→ Exercise objective
In the listing below, find the line containing "export REMOVE_ABC_BUFFERS = 1" and the line containing "create_clock -name core_clk". Repeat exactly those two lines and every line between them, nothing more.

....................

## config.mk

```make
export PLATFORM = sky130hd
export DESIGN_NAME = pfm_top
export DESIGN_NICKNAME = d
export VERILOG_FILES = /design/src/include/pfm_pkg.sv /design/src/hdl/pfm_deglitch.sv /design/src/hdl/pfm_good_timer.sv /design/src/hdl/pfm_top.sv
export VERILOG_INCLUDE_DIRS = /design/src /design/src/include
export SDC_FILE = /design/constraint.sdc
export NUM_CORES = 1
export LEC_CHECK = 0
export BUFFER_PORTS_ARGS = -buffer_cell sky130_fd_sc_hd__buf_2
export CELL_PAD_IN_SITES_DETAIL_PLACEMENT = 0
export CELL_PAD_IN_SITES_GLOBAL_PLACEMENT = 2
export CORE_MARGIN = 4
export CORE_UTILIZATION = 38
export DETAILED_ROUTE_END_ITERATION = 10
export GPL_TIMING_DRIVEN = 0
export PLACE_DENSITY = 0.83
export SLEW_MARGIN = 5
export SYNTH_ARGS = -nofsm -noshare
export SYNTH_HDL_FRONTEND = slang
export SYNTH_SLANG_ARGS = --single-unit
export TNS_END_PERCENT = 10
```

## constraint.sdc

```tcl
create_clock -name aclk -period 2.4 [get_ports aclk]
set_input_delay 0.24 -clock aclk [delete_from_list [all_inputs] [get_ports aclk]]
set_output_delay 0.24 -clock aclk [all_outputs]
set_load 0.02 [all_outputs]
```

....................

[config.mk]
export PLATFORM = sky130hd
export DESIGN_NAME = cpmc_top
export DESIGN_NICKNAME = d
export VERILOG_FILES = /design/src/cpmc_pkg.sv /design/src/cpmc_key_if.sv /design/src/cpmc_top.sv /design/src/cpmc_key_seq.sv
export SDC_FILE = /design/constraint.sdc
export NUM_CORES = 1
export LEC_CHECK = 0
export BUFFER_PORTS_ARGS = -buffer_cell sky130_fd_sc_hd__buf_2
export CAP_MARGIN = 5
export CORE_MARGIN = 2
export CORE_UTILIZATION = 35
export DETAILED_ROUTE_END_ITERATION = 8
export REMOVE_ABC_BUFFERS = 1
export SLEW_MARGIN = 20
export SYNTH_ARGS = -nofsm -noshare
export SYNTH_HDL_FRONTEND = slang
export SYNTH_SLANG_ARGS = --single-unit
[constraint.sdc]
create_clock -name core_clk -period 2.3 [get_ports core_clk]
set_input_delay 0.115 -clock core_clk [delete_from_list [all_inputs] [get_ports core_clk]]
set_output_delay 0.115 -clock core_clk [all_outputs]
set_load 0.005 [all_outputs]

....................

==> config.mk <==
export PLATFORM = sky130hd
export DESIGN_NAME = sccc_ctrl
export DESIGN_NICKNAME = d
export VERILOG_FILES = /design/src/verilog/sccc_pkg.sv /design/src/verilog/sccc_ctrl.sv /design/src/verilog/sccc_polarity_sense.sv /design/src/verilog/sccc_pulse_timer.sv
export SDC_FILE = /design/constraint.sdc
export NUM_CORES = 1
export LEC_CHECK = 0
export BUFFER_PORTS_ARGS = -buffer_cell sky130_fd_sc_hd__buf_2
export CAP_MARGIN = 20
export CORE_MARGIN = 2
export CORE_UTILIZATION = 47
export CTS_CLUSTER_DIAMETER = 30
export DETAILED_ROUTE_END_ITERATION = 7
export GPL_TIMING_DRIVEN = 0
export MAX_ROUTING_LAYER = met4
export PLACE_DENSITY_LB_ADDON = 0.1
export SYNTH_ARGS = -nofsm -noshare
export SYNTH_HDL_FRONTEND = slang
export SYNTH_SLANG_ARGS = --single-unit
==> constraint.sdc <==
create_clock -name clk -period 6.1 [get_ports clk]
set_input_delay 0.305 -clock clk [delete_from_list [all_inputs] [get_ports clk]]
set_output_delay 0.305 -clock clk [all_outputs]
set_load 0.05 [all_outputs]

....................

→ Answer to the exercise
export REMOVE_ABC_BUFFERS = 1
export SLEW_MARGIN = 20
export SYNTH_ARGS = -nofsm -noshare
export SYNTH_HDL_FRONTEND = slang
export SYNTH_SLANG_ARGS = --single-unit
[constraint.sdc]
create_clock -name core_clk -period 2.3 [get_ports core_clk]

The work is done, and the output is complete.